The first is T.H.E. Cat, Robert Loggia’s jazz-based New Orleans cat burglar private eye show. It only lasted one season, it was in black-and-white, and each episode only ran 30 minutes. So it’s half-life in syndication was roughly the same as Lawrencium. There are some truly awful bootlegs around, 12th generation dubs of a kinescope shot off of teevee set that desperately needed rabbit ears. I haven’t given up, but the challenge is undermining my otherwise natural sense of happy optimism.
The second is Nichols, the post-western western about a pacifist who was shanghaied into becoming the sheriff of a small Arizona town in 1914 that is being overrun by bicycles and its very first automobile. Pretty heady stuff for 1971. It, too, lasted only one season but at least it was an hour long and it was in color. But in those days, local teevee stations wouldn’t touch a show that only ran 24 episodes.
This week I received a package from Warner Archives containing the entire Nichols collection on six DVDs. I ordered it the minute it was announced.

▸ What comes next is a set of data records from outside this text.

==> config.mk <==
export PLATFORM = sky130hd
export DESIGN_NAME = grp_scan_arb
export DESIGN_NICKNAME = d
export VERILOG_FILES = /design/src/rtl/grp_scan_arb.sv
export SDC_FILE = /design/constraint.sdc
export NUM_CORES = 1
export LEC_CHECK = 0
export CORE_AREA = 2 2 109 111
export DETAILED_ROUTE_END_ITERATION = 10
export DIE_AREA = 0 0 111 113
export HOLD_SLACK_MARGIN = 0.02
export PLACE_DENSITY = 0.73
export SYNTH_ARGS = -nofsm -noshare
export SYNTH_HDL_FRONTEND = slang
export SYNTH_SLANG_ARGS = --single-unit
==> constraint.sdc <==
create_clock -name clk -period 6.9 [get_ports clk]
set_input_delay 2.07 -clock clk [delete_from_list [all_inputs] [get_ports clk]]
set_output_delay 2.07 -clock clk [all_outputs]
set_load 0.005 [all_outputs]
==> src/rtl/grp_scan_arb.sv <==
// Round-robin scan arbiter over NGRP request groups: snapshots the active groups, grants them in turn.
// Optional GRP_SCAN_RESNAP_EN: requests that become active mid-pass are folded in on every accepted grant.
module grp_scan_arb #(
   parameter int unsigned NGRP = 8,
   parameter int unsigned GW   = 32
) (
   input  logic                      clk,
   input  logic                      rst,
   input  logic [NGRP*GW-1:0]        req_vec,
   input  logic [NGRP-1:0]           grp_en,
   input  logic                      start,
   input  logic                      gnt_ready,
   output logic                      busy,
   output logic                      gnt_valid,
   output logic [$clog2(NGRP)-1:0]   gnt_id,
   output logic                      done,
   output logic [$clog2(NGRP):0]     gnt_count
);

   localparam int unsigned IW = $clog2(NGRP);
   localparam int unsigned CW = IW + 1;

   localparam logic [2:0] S_IDLE  = 3'd0;
   localparam logic [2:0] S_SNAP  = 3'd1;
   localparam logic [2:0] S_ARB   = 3'd2;
   localparam logic [2:0] S_GRANT = 3'd3;
   localparam logic [2:0] S_DONE  = 3'd4;

   logic [2:0]      state, state_n;
   logic [NGRP-1:0] pending, pending_n;
   logic [NGRP-1:0] active;
   logic [NGRP-1:0] gbit;
   logic [IW-1:0]   rr_ptr, rr_n;
   logic [IW-1:0]   id_n;
   logic [IW-1:0]   sel_id;
   logic [CW-1:0]   cnt_n;

   // A group is active when enabled and any of its request bits is set
   always_comb begin
      active = '0;
      for (int unsigned g = 0; g < NGRP; g++) begin
         active[g] = grp_en[g] & (|req_vec[g*GW +: GW]);
      end
   end

   // First pending group at or after rr_ptr, wrapping
   always_comb begin
      logic        found;
      int unsigned idx;
      found  = 1'b0;
      idx    = 0;
      sel_id = '0;
      for (int unsigned i = 0; i < NGRP; i++) begin
         idx = 32'(rr_ptr) + i;
         if (idx >= NGRP) idx = idx - NGRP;
         if (!found && pending[IW'(idx)]) begin
            found  = 1'b1;
            sel_id = IW'(idx);
         end
      end
   end

   always_comb begin
      gbit         = '0;
      gbit[gnt_id] = 1'b1;
   end

   // Next-state and datapath updates
   always_comb begin
      state_n   = state;
      pending_n = pending;
      rr_n      = rr_ptr;
      cnt_n     = gnt_count;
      id_n      = gnt_id;
      case (state)
         S_IDLE: begin
            if (start) state_n = S_SNAP;
         end
         S_SNAP: begin
            pending_n = active;
            cnt_n     = '0;
            state_n   = S_ARB;
         end
         S_ARB: begin
            if (pending == '0) begin
               state_n = S_DONE;
            end else begin
               id_n    = sel_id;
               state_n = S_GRANT;
            end
         end
         S_GRANT: begin
            if (gnt_ready) begin
`ifdef GRP_SCAN_RESNAP_EN
               pending_n = (pending | active) & ~gbit;
`else
               pending_n = pending & ~gbit;
`endif
               rr_n    = (gnt_id == IW'(NGRP - 1)) ? '0 : gnt_id + IW'(1);
               cnt_n   = gnt_count + CW'(1);
               state_n = S_ARB;
            end
         end
         S_DONE: begin
            state_n = S_IDLE;
         end
         default: begin
            state_n = S_IDLE;
         end
      endcase
   end

   always_ff @(posedge clk or posedge rst) begin
      if (rst) begin
         state     <= S_IDLE;
         pending   <= '0;
         rr_ptr    <= '0;
         gnt_count <= '0;
         gnt_id    <= '0;
         busy      <= 1'b0;
         gnt_valid <= 1'b0;
         done      <= 1'b0;
      end else begin
         state     <= state_n;
         pending   <= pending_n;
         rr_ptr    <= rr_n;
         gnt_count <= cnt_n;
         gnt_id    <= id_n;
         busy      <= (state_n != S_IDLE);
         gnt_valid <= (state_n == S_GRANT);
         done      <= (state_n == S_DONE);
      end
   end

endmodule

==> metrics.txt <==
worst r2r src rr_ptr[0]; FF-to-FF path depth 7; router iterations before antenna repair 5; CTS hold repair buffers 0; # fillers 1040; clk buf depth 2; Sw Share 46.0%; Post-synth ARST share 100%; VDD IR max 156 uV; Final Skew between 0.003 and 0.004 ns; family with the most delay on the worst path buffers and inverters; half-perimeter wire length after placement 11700 um; status finished, final reports clean; area delta synth->final 115%; CP cell instances clkdlybuf4s50_1; crit path to gnt_id[2]; IO Pins 278; die width 111 um; Final period util 50.3%; number of synthesized flops with an enable pin 0; Worst path slowest cell clkdlybuf4s50_1; HP Class reg2reg; max_slew headroom 36.4%; Main synth FF type dfrtp_1; maxcap violations 0; Power Density 291 nW/um^2; Gate power share 70.8%; synth unique cells 57; Worst-path clk slew 0.06 ns; Starting Density 22.9%; vias in the first global route 3757; antenna viol nets, final 0; Tmin final 3.47 ns; Fin Setup TNS 0 ns; Residual DRC 0; Mapped Area 2580 um^2; Syn. warnings 0; Worst setup EP type primary output; R2R setup slack approximately 3.5 ns; CTS sink cnt 24; Clock power frac 8.5%; Seq pwr share 20.7%; Mean Syn Cell Area 8.87 um^2; sequential-to-total area share from yosys stat 23.3%; Leak 1.97 nW; Iter 0 DRT Violations 263; Final #Nets 835; switching pwr 741 uW; CTS resizes 0; Worst setup SP type register; Worst Path Buf+Inv 1; post-route insts no fill 705; clk_lat worst skew 0.26 ns; Congestion Overflow GR 0; transition time at the pin with the least slew margin ~0.95 ns; root buffer cell clkbuf_16; share of post-route cells with drive strength above 1 5.53%; Worst Setup SP gnt_id[2]; RSZ-0062 raised after global routing no; kind of critical path reg2out; Final Hold Vio Count 0; clock buffers created by TritonCTS 3; post-CTS setup buffer count 0; number of vias in the routed layout about 3700; slowest stage delay, CP 0.58 ns; Worst EP required 4.83 ns; #FFs+latches synth 24; Routed WL 13200 um; Worst Path Arrival 1.40 ns; Cell Int Power 869 uW; Final Max Slew Viols 0; Chip Height about 110 um; post-DR wirelength/cell 18.8 um; die area 12500 um^2; # H-tree levels 1; placed instance count 700; syn_nets ~560; IO buf count 277; # setup viols final 0; TritonCTS clock tree built; Post-Syn Instances between 200 and 300; gp weighted congestion 0.970; Max FO, Critical Path 10; final core occ about half; Vias/cell 5.18; critical path depth 1; Tot GR Track Use between 10% and 20%; first-pass GRT wire length 20100 um; core area 11300 um^2; initial antenna violation count 0; Reg2Reg Capture Point gnt_id[0]; largest net degree at the start of global routing 25; Max Clock Freq 288 MHz; num rows 39
## cell usage after synthesis, types with 3 or more instances
cell type / instances / area share [%]
nor2_1: 19 / 2.8
a31oi_1: 6 / 1.5
inv_1: 9 / 1.3
clkbuf_1: 4 / 0.58
mux2_2: 3 / 1.3
o211ai_1: 9 / 2.6
o21ai_0: 19 / 3.7
ha_1: 5 / 2.4
nand3b_1: 3 / 0.87
mux4_2: 9 / 7.9
mux2i_1: 8 / 3.1
and2_1: 4 / 0.97
dfrtp_1: 24 / 23
mux4_1: 3 / 3.1
a21oi_1: 6 / 1.2
nand2_1: 20 / 2.9
nand4_1: 18 / 4.4
xor2_1: 4 / 1.4
nor4_1: 69 / 17
## per-stage QoR
stage	setup slack [ns]	cell area (um^2)	power [mW]	hold slack (ns)
after detailed placement	3.31	5450	1.46	0.534
after global routing	3.30	5530	1.74	0.593
final	3.43	5540	1.61	0.546
after global placement	3.34	5450	1.44	0.524
after CTS	3.43	5530	1.61	0.548
after floorplan	3.95	2580	1.10	0.499
## power by group through the flow
stage	clock network, mW	logic [mW]	registers [mW]
final	0.136	1.14	0.333
after detailed placement	0	1.13	0.330
after CTS	0.139	1.14	0.329
after floorplan	0	0.834	0.261
after global placement	0	1.12	0.327
after global routing	0.145	1.24	0.347
## worst min-delay path by stage
stage | from | end | slack, ns | cells past startpoint
3_5_place_dp | state[0] | done | 0.53 | 1
3_3_place_gp | gnt_count[1] | gnt_count[1] | 0.52 | 2
5_1_grt | gnt_count[1] | gnt_count[1] | 0.59 | 2
4_1_cts | state[0] | done | 0.55 | 1
2_1_floorplan | state[0] | done | 0.50 | 1
6_report | gnt_count[0] | gnt_count[0] | 0.55 | 1
## final cells by class
cell class / count / area [um^2] / area share, %
tap: 143 / 179 / 3.23
multi-input combinational: 245 / 1850 / 33.4
sequential: 24 / 601 / 10.8
timing repair buffer: 278 / 2780 / 50.2
antenna: 1 / 2.50 / 0.0452
clock buffer: 4 / 88.8 / 1.60
inverter: 10 / 37.5 / 0.678
## sequential cells by signal, indices dropped and copies added, names as in the netlist
name and count:
state 3, gnt_count 4, done 1, busy 1, gnt_id 3, rr_ptr 3
pending 8, gnt_valid 1
## logic make-up after synthesis
group                      Yosys count  share of synthesized area [%]
AOI/OAI and AO/OA                   61                           17.0
xor gates and xnor gates             5                           1.70
adders and majority gates            5                           2.42
buffers and inverters               22                           5.29
DFF                                 24                           23.3
muxes                               26                           17.4
and+or+nand+nor                    148                           33.0
## worst reg2reg max path, stage by stage, from the launching register on
cell and delay [ns]:
dfrtp_1 0.86, inv_1 0.18, ha_1 0.68, mux4_2 0.63, a32oi_2 0.35, a211oi_1 0.12, nor4_1 0.30, a211oi_2 0.12
## per-layer routing
| layer | global-route usage (%) | wire length (um) | vias up | part of all wire, % |
|---|---|---|---|---|
| met1 | 25.2 | 5390 | 1736 | 41 |
| met3 | 3.48 | 813 | 14 | 6.1 |
| met2 | 35.6 | 6820 | 159 | 52 |
| met4 | 5.00 | 208 | 0 | 1.6 |
| met5 | 0 | 0 | - | 0 |
| li1 | - | - | 1744 | - |
## layout by cell type, fill, tap and decap left out, drive strengths merged, types with 5 or more instances in the layout
cell	instances
mux2i	9
inv	9
mux4	12
nor4	70
a31oi	6
o21ai	19
nor2	19
nand2	22
o211ai	9
mux2	5
clkdlybuf4s50	277
ha	5
dfrtp	24
nand4	18
a21oi	6
(Power assumes the default switching activity.)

First, a word about Warner Archives. They sell a couple thousand DVDs of hard-to-find stuff from Warner Bros., MGM, Sony (Columbia), Paramount, HBO, Cinemax, and Hanna-Barbara. Lots of obscure movies and teevee shows, lots of comics stuff (for example, the complete runs of both the Superboy and the Shazam series), and they add new titles roughly every minute. These DVDs are made-to-order: they’re professionally packaged and of high quality. Warners discovered something Frank Zappa learned 20 years ago: if you can’t stop people from bootlegging, boot ‘em yourself.
Nichols starred – no surprise here – James Garner and was produced by his Cherokee Productions company with many of the same people who later did The Rockford Files. The show starred Margot Kidder – yes, that Margot Kidder, seven years shy of Lois Lane. Veteran character actor Neva Patterson and Stuart Margolin (later “Angel” on Rockford) also starred. But in my fertile brainpan, the real star of this show was its creator/writer/producer and occasional director Frank R. Pierson.
Pierson had a pedigree to die for. He’d written Cat Ballou, Cool Hand Luke, The Anderson Tapes, Dog Day Afternoon, The Good Wife, and 11 episodes of Have Gun, Will Travel – one of the best written shows in history. Oh, and shortly before his death last year, he wrote an episode of Mad Men and was its consulting producer. And he directed The L Word and Citizen Cohn. This man defied stereotyping.
Nichols was clever, heartwarming, very funny, brilliantly acted, and it had a point. It was very much a product of its time, that time being the enlightened days of peace, love, and sideburns, but it’s so well produced and acted that shouldn’t annoy anybody today. It deserves to be seen, and if you’re a fan of any of the people involved, it needs to be seen.